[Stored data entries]
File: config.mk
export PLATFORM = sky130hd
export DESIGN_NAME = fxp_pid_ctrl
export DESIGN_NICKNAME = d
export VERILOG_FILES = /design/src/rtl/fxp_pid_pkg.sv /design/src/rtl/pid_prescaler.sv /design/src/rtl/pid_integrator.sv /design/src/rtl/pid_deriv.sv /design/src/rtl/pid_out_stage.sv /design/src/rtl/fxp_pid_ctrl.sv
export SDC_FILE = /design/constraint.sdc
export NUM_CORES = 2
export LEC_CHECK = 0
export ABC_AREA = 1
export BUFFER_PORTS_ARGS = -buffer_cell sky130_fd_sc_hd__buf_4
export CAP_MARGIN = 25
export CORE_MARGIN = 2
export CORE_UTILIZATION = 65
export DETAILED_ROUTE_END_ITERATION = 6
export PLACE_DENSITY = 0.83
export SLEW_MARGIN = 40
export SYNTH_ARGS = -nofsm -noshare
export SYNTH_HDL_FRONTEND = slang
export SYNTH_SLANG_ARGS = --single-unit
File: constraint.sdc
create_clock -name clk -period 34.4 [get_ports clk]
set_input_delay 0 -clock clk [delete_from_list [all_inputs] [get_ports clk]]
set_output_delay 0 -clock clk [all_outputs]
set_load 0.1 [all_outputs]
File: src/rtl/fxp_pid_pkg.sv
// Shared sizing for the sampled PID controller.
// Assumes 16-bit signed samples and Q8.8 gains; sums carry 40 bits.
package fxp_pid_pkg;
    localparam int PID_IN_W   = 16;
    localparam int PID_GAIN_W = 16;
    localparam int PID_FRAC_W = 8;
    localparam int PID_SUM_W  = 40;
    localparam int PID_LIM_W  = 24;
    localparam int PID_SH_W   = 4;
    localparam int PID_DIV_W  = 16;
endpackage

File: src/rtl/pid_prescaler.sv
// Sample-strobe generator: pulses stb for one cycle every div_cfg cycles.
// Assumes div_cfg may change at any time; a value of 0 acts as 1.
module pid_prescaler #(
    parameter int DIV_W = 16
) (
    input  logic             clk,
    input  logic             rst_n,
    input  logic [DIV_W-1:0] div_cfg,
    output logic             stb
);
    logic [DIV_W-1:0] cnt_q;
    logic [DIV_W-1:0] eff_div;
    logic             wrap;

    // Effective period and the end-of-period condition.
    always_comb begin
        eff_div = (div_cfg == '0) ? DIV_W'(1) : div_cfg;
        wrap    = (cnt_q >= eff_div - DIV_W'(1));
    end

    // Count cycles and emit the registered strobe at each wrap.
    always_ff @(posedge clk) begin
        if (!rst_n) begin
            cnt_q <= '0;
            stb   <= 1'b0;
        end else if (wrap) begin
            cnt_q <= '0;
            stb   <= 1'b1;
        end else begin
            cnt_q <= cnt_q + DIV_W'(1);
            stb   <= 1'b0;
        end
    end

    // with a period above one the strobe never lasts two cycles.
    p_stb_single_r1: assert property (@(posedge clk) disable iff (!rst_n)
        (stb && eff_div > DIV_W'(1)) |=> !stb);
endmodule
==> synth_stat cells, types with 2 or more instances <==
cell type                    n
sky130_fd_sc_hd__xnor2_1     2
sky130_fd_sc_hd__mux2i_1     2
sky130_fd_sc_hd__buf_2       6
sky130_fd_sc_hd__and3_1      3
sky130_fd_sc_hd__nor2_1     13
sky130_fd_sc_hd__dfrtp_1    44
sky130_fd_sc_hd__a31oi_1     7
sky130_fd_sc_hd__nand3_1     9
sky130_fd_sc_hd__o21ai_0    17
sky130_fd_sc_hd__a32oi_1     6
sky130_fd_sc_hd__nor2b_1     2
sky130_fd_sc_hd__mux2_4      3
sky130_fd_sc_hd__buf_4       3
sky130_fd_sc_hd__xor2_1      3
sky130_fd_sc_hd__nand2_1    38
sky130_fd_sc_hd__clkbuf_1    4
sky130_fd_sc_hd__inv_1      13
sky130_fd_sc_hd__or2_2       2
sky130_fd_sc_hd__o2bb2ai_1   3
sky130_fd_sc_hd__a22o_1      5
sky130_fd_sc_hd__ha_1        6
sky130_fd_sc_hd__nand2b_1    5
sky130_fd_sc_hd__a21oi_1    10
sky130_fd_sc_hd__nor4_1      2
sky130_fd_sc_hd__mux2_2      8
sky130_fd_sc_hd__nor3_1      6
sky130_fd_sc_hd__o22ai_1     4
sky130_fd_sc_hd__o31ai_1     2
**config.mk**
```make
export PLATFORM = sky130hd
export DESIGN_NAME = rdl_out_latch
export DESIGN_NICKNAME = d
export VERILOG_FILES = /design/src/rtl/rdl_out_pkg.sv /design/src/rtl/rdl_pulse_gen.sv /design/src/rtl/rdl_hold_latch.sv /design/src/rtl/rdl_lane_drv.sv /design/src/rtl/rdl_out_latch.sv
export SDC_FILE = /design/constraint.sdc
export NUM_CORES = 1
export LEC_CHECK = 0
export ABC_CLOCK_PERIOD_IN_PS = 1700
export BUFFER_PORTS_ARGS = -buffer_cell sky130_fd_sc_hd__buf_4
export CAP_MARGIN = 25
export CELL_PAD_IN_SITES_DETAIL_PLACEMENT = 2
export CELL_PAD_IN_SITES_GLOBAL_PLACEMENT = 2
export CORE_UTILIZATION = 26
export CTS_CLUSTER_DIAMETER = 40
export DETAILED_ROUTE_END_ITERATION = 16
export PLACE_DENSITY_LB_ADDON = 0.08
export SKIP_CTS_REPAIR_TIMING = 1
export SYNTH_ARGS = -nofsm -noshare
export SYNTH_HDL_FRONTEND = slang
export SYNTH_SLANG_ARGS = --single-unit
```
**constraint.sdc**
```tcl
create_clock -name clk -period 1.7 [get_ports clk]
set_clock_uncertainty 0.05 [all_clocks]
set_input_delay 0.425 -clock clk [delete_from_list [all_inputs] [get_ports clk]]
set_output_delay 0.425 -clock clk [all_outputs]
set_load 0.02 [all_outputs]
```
--
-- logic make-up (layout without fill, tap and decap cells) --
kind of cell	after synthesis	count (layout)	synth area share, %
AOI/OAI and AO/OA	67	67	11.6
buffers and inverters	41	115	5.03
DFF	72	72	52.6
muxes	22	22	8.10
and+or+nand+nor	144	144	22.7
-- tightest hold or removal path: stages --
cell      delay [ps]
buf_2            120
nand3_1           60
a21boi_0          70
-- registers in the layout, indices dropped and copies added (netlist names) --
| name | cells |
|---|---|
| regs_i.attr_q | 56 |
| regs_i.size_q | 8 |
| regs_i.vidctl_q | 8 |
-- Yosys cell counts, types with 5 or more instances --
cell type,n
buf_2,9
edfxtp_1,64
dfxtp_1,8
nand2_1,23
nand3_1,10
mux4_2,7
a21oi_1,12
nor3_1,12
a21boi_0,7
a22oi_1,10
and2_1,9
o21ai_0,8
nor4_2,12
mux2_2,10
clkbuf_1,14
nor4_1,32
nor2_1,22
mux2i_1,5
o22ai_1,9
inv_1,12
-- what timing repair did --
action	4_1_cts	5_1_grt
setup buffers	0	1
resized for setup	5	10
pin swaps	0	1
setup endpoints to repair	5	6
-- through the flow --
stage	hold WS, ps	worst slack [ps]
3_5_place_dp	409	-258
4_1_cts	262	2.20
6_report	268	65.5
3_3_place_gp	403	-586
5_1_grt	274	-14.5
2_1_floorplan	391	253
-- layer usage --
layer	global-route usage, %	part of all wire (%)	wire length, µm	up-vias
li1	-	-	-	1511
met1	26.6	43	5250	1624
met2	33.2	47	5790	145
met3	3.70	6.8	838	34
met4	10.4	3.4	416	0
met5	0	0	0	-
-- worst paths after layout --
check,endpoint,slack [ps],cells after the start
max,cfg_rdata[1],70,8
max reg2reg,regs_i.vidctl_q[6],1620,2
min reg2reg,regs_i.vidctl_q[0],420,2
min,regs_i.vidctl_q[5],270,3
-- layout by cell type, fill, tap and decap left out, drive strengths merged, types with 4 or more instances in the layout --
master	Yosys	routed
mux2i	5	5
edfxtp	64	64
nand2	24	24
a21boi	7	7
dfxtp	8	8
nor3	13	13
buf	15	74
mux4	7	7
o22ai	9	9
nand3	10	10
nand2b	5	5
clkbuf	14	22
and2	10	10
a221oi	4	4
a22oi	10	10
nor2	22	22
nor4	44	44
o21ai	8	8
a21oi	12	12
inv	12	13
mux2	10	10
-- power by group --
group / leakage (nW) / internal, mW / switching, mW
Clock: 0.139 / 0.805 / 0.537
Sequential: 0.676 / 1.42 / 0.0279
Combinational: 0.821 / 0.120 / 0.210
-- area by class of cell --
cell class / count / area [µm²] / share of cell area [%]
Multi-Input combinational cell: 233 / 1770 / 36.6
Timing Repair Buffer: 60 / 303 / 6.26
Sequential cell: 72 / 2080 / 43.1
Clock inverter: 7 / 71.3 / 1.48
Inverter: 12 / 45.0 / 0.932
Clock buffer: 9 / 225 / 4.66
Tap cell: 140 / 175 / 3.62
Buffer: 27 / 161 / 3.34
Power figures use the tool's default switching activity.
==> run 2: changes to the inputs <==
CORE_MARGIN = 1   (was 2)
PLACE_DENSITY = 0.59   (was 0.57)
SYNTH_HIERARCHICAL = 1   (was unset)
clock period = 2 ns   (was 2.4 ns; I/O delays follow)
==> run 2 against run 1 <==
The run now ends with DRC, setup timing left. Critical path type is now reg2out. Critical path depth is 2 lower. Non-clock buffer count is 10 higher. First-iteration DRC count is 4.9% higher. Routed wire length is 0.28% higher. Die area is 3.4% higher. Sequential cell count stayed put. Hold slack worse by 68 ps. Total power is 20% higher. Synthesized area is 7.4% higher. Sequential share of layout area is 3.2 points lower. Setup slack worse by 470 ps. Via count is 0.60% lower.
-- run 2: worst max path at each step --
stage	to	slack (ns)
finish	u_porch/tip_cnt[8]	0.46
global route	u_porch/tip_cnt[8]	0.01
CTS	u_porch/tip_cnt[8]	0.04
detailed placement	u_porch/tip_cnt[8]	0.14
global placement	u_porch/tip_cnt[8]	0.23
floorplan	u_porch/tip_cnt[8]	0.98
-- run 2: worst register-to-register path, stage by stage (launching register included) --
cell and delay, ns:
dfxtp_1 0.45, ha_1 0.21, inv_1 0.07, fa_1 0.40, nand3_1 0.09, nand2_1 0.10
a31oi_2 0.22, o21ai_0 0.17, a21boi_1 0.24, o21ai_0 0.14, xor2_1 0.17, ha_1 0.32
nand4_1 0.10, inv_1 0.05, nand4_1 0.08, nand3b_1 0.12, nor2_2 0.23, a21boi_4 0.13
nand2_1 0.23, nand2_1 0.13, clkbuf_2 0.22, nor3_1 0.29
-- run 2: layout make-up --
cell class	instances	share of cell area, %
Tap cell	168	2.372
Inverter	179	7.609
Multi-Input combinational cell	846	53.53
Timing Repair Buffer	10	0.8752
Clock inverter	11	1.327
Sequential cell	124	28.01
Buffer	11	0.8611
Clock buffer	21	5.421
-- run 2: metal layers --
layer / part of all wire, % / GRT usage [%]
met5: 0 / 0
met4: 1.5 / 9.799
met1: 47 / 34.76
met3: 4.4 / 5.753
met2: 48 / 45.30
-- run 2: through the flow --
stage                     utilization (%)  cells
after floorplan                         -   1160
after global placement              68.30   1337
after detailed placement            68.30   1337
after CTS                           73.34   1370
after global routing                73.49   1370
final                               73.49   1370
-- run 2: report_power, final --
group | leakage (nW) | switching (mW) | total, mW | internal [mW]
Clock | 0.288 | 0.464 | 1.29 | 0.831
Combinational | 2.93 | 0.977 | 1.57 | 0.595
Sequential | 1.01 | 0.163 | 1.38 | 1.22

__Exercise description__:
Word for word, restate the lines of the data above that fall between the line holding "after global routing" and the line holding "Sequential | 1.01 | 0.163 | 1.38 | 1.22", inclusive, and no other lines.

__Task result__:
after global routing                73.49   1370
final                               73.49   1370
-- run 2: report_power, final --
group | leakage (nW) | switching (mW) | total, mW | internal [mW]
Clock | 0.288 | 0.464 | 1.29 | 0.831
Combinational | 2.93 | 0.977 | 1.57 | 0.595
Sequential | 1.01 | 0.163 | 1.38 | 1.22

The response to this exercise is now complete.